Tuesday, March 6, 2012
us old folks dance to a different rhythm
admittedly, i'm watching my body to see what's going to give out first. with my grandfather it was hearing, though he lived to a few days shy of a hundred in otherwise vigorous health. for my mother eyesight, she'd measles at five and kept reading under the covers with a flashlight. for my father his heart, collapsing at fifty-three from high strains like war and divorce. i just hope it's not my feet, walking my main physical pleasure.
okay, the research comes tumbling in from mri's, brain waves, reevaluations. for example, i've just watched two long lecture series from the great courses dot com. why anybody would enjoy sitting in from of a talking head for so long, i don't know. in school, where i had no control, they bored me. as i can pick and choose my attitude has changed. on memory by a professor from toronto canada taught me i'm still too afraid to look at Alzheimer's, i skipped those talks. otherwise, i kept on course to find out startling new findings.
sounds like i'm going to sell you something, doesn't it? every pill company advertises a cure for your man- or womanhood! however this has nothing to do with a medical miracle. rather, a new study. supposedly our memory collapses as we grow older. hurray, no true. motor memory continues though the body itself may malfunction. and semantic memory where experiences have turned into words remains quite high. ah, but you ask, short-term memory, what about where i put my keys?

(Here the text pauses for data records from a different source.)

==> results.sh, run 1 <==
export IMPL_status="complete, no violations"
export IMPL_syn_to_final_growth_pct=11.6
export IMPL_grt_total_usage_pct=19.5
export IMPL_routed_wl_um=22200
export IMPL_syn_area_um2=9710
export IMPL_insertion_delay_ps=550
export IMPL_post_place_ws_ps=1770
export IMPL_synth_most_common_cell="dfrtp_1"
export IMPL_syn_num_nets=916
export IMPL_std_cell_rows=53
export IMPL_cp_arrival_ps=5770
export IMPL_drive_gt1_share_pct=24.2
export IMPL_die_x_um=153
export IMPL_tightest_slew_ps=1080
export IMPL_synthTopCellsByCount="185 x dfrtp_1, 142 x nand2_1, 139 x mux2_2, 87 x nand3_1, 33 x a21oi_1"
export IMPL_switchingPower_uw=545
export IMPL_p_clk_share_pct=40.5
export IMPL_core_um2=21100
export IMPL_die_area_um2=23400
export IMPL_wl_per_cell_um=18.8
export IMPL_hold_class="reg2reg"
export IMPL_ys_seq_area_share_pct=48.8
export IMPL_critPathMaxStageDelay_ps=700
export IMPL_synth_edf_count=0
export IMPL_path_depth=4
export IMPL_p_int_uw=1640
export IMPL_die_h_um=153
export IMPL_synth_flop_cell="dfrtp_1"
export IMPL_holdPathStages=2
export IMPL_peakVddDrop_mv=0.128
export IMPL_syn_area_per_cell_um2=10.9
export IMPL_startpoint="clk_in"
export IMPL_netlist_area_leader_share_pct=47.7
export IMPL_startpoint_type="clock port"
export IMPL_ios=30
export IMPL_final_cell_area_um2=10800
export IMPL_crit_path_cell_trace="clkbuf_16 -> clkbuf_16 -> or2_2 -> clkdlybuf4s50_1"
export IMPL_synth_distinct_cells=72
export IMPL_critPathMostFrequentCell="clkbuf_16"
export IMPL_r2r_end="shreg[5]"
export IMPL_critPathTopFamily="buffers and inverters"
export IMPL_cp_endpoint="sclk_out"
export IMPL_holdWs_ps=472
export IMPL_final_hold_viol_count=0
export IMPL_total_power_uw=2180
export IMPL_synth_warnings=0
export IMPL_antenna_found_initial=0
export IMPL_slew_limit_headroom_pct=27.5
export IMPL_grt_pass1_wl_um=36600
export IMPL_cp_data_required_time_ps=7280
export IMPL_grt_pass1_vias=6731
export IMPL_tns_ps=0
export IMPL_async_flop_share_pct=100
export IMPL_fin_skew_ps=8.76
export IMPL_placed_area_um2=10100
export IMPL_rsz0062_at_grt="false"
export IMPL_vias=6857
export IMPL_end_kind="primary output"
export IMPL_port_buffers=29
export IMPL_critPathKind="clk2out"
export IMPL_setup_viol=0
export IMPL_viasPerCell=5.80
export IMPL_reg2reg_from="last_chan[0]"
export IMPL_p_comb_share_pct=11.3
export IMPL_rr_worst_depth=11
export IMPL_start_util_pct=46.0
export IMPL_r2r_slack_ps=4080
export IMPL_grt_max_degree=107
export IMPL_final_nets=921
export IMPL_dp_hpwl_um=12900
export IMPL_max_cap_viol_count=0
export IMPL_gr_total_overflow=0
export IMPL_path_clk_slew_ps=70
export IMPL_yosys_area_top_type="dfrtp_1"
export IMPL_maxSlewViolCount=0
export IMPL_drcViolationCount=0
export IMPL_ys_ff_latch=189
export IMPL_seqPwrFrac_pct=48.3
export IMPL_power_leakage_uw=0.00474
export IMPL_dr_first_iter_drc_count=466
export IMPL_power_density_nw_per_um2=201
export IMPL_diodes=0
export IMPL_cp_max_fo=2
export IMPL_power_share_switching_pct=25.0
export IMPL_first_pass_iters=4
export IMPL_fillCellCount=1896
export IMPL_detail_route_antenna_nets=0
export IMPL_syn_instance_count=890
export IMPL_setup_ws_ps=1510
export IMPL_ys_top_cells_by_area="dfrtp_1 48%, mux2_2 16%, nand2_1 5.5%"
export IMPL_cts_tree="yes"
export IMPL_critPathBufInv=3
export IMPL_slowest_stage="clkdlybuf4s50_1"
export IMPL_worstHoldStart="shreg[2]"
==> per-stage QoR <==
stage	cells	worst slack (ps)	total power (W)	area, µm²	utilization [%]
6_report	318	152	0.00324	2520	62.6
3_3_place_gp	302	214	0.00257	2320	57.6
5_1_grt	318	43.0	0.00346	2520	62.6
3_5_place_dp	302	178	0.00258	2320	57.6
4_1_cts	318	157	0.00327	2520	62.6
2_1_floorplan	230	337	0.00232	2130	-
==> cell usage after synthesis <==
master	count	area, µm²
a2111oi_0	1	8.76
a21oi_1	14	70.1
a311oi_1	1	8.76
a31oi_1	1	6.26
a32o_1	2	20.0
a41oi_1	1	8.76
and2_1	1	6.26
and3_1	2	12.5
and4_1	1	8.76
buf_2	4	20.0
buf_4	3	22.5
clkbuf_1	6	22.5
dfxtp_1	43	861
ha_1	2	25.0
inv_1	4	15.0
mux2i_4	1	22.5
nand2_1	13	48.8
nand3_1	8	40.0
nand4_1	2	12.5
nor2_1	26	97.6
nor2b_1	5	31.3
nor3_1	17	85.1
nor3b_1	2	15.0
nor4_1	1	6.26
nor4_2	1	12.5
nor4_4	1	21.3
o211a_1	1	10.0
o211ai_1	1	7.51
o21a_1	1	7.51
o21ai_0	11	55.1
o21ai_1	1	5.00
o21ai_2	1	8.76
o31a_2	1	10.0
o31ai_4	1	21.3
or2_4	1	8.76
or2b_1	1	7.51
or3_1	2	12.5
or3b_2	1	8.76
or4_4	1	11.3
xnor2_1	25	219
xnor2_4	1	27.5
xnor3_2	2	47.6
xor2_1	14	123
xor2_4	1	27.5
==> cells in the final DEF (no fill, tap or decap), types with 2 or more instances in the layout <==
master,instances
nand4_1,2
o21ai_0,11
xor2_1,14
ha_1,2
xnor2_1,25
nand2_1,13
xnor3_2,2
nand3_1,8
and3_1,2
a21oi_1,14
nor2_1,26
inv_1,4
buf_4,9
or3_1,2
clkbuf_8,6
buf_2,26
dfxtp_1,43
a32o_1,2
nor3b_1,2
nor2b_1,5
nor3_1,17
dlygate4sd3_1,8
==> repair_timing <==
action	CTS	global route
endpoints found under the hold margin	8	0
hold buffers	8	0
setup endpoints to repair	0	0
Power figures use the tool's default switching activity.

well, at six in the morning you can probably can find them, at two in the afternoon it's questionable. you see, our body (circadian) rhythms change. turns out former memory tests done on the aging in the afternoon by younger people. the former had to bow to the latter. then, a researcher got suspicious and started testing the ancient and the inexperienced early in the morning. voila! the parents defeated the children. that's why you like to go to bed at nine and get up at six, and your offspring sleep til noon and get lively at midnight. we truly live in different worlds. and if you want to win at chess with your sixteen year old overachiever, challenge her before breakfast and you'll win, hands down.
alas, self-discipline doesn't drop away. exercise renews the brain, slimming down prolongs life - have you ever seen a fat hundred year-old person? never, never, never. and being a slug in front of the tv probably won't keep you sharp at ninety-five. raise that dopamine, it stimulates the desire to learn, to find out, to research, to keep going. and dancers make better moves.